Energy and Age-Aware MAC for Low-Power Massive IoT
Ophelia Giannini, Gabriel Martins de Jesus, Roberto Verdone, Onel Alcaraz López
TL;DR
This work tackles minimizing the time-averaged Age of Information (AoI) in a large-scale IoT network powered by energy harvesting. It introduces an energy- and age-aware, threshold-based ALOHA-like MAC where each device transmits with probability $p$ only if its energy state and AoI satisfy a joint condition, with $p$ itself being a function of normalized energy (and optionally shaped as constant, linear, or elliptical). The approach couples two discrete-time Markov chains for battery energy and AoI, derives stationary distributions, and optimizes policy parameters to balance fresh updates against energy constraints. Key findings show substantial AoI reductions (up to around 60% relative to prior age-dependent schemes) and good scalability as the device count grows, with the elliptical $p$-function often performing best for smaller networks.
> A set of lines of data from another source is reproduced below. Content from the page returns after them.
Background: an optimization exercise with open tools, aiming at small area and a short achievable clock period. Do not read the settings as production practice.
Function was checked by simulation only, so behaviour that the tests miss may differ from the original.

## krv_core
module krv_core (
	input  wire        clk,
	input  wire        rstn,
	input  wire        kplic_int,
	input  wire        core_timer_int,
	output wire        wfi,
	output wire        instr_itcm_access,
	output wire [31:0] instr_itcm_addr,
	input  wire [31:0] instr_itcm_read_data,
	input  wire        instr_itcm_read_data_valid,
	output wire        data_dtcm_access,
	input  wire        data_dtcm_ready,
	output wire        data_dtcm_rd0_wr1,
	output wire [3:0]  data_dtcm_byte_strobe,
	output wire [31:0] data_dtcm_write_data,
	output wire [31:0] data_dtcm_addr,
	input  wire [31:0] data_dtcm_read_data,
	input  wire        data_dtcm_read_data_valid,
	output wire        IAHB_access,
	output wire [31:0] IAHB_addr,
	input  wire [31:0] IAHB_read_data,
	input  wire        IAHB_read_data_valid,
	output wire        DAHB_access,
	output wire        DAHB_rd0_wr1,
	output wire [2:0]  DAHB_size,
	output wire [31:0] DAHB_write_data,
	output wire [31:0] DAHB_addr,
	input  wire        DAHB_trans_buffer_full,
	input  wire [31:0] DAHB_read_data,
  ...
clock: 25.0 ns
lec_check: 0
cap_margin: 35
core_margin: 2
core_utilization: 32
cts_cluster_diameter: 90
cts_cluster_size: 25
place_density: 0.55
slew_margin: 35
synth_hierarchical: 1
standard.sh (not shown) runs the stock make flow with config.mk's settings and CLKGATE_MAP_FILE= SYNTH_SCRIPT=/design/flow/synth_recipe.tcl, a recipe that flattens the netlist after the stock synthesis.
==> flow/flow/run.sh <==
#!/bin/bash
# Layout flow: the standard ORFS flow, with the timing repair steps asked
# to keep a larger setup margin (so they keep improving paths that already
# meet the clock) and plain buffers on the ports.  Every tool's output goes
# to standard.log in this folder.
set -euo pipefail
bash standard.sh SETUP_SLACK_MARGIN=13.5 "BUFFER_PORTS_ARGS=-buffer_cell sky130_fd_sc_hd__buf_2" finish > standard.log 2>&1
Next try:
--- a/flow/design.v
+++ b/flow/design.v
@@ -3669,38 +3669,45 @@
 			u_alu__u_div_u__div_cycle_cnt <= 6'h0;
 		end
 	end
 end
 wire [32 : 0] u_alu__u_div_u__step_diff = {1'b0, u_alu__u_div_u__hold_r[u_alu__u_div_u__D_DATA_WIDTH - 1 : 32]} + {1'b1, u_alu__u_div_u__src2 ^ {32{~u_alu__u_div_u__neg2}}} + {32'h0, ~u_alu__u_div_u__neg2};
 wire u_alu__u_div_u__step_ge = ~u_alu__u_div_u__step_diff[32];
-always @ (posedge u_alu__u_div_u__cpu_clk)
+always @ (posedge u_alu__u_div_u__cpu_clk or negedge u_alu__u_div_u__cpu_rstn)
 begin
-	if(u_alu__u_div_u__start_rising && (!u_alu__u_div_u__single_cycle_div))
+	if(!u_alu__u_div_u__cpu_rstn)
 	begin
-		u_alu__u_div_u__hold_r[32 : 1] <= u_alu__u_div_u__div_src_data1[32 - 1 : 0];
+		u_alu__u_div_u__hold_r <= {u_alu__u_div_u__D_DATA_WIDTH{1'b0}};
 	end
-	else if(u_alu__u_div_u__start)
+	else
 	begin
-		if(!u_alu__u_div_u__cnt_is_32)
+		if(u_alu__u_div_u__start_rising && (!u_alu__u_div_u__single_cycle_div))
 		begin
-			if(u_alu__u_div_u__step_ge)
-			begin
-				u_alu__u_div_u__hold_r[0] <= 1'b1;
-				u_alu__u_div_u__hold_r[u_alu__u_div_u__D_DATA_WIDTH - 1 : 32 + 1] <= u_alu__u_div_u__step_diff[32 - 2 : 0];
-				u_alu__u_div_u__hold_r[32 : 1] <= u_alu__u_div_u__hold_r[32 - 1 : 0];
-			end
-			else
+			u_alu__u_div_u__hold_r[32 : 1] <= u_alu__u_div_u__div_src_data1[32 - 1 : 0];
+		end
+		else if(u_alu__u_div_u__start)
+		begin
+			if(!u_alu__u_div_u__cnt_is_32)
 			begin
-				u_alu__u_div_u__hold_r[0] <= 1'b0;
-				u_alu__u_div_u__hold_r[u_alu__u_div_u__D_DATA_WIDTH - 1 : 1] <= u_alu__u_div_u__hold_r[u_alu__u_div_u__D_DATA_WIDTH - 2 : 0];
+				if(u_alu__u_div_u__step_ge)
+				begin
+					u_alu__u_div_u__hold_r[0] <= 1'b1;
+					u_alu__u_div_u__hold_r[u_alu__u_div_u__D_DATA_WIDTH - 1 : 32 + 1] <= u_alu__u_div_u__step_diff[32 - 2 : 0];
+					u_alu__u_div_u__hold_r[32 : 1] <= u_alu__u_div_u__hold_r[32 - 1 : 0];
+				end
+				else
+				begin
+					u_alu__u_div_u__hold_r[0] <= 1'b0;
+					u_alu__u_div_u__hold_r[u_alu__u_div_u__D_DATA_WIDTH - 1 : 1] <= u_alu__u_div_u__hold_r[u_alu__u_div_u__D_DATA_WIDTH - 2 : 0];
+				end
 			end
 		end
-	end
-	else
-	begin
-		u_alu__u_div_u__hold_r <= 0;
+		else
+		begin
+			u_alu__u_div_u__hold_r <= 0;
+		end
 	end
 end
 assign u_alu__u_div_u__done = u_alu__u_div_u__single_cycle_div | u_alu__u_div_u__cnt_is_32;
 wire u_alu__u_div_u__load_cycle = u_alu__u_div_u__start_rising && !u_alu__u_div_u__single_cycle_div;
 wire u_alu__u_div_u__is_div = u_alu__u_div_u__op_div | u_alu__u_div_u__op_divu;
 wire [32 - 1 : 0] u_alu__u_div_u__single_val = u_alu__u_div_u__is_div ? (u_alu__u_div_u__data2equ0 ? {32{1'b1}} : (u_alu__u_div_u__data2equ1 ? u_alu__u_div_u__src1 : {32{1'b0}}))
- The changed run completed without violations
- wire length is lower slightly
- area after synthesis is higher slightly
- worst hold slack degrades by 0.0039 ns
- sequential cell count stays the same

[re-timing with driven ports]
Ports are ideal in the flow. The routed layouts listed here were re-timed in OpenROAD. Step 1, drivers: a clkbuf_16 drives clk and a buf_2 each remaining input, both assumed. Step 2 times the ports against the registers' clock, not the clock port: input delays grow and output delays shrink by t, the midpoint of the rising clock arrivals with the driver on. a / b / c = ideal ports / drivers / drivers and shift; a / b = the first two.
| run | t, ns | setup slack, ns | clock arrival spread, ns |
|---|---|---|---|
| the first run | 0.959 | 13.383 / 13.212 / 13.212 | 0.112 / 0.111 |
| the second run | 0.953 | 13.428 / 13.338 / 13.338 | 0.125 / 0.126 |
After both steps every run listed still meets setup and hold. The setup slack of the first run, which loses most, moves by -0.171 ns with the drivers and by -0.171 ns with both steps.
The results suggest practical gains for massive IoT deployments where energy availability fluctuates and timely status updates are critical, and point to extensions to fading channels and adaptive energy costs.
Abstract
Efficient multiple access remains a key challenge for emerging Internet of Things (IoT) networks comprising a large set of devices with sporadic activation, thus motivating significant research in the last few years. In this paper, we consider a network wherein IoT sensors capable of energy harvesting (EH) send updates to a central server to monitor the status of the environment or machinery in which they are located. We develop energy-aware ALOHA-like multiple access schemes for such a scenario using the Age of Information (AoI) metric to quantify the freshness of an information packet. The goal is to minimize the average AoI across the entire system while adhering to energy constraints imposed by the EH process. Simulation results show that applying the designed multiple access scheme improves performance from 24% up to 90% compared to previously proposed age-dependent protocols by ensuring low average AoI and achieving scalability while simultaneously complying with the energy constraints considered.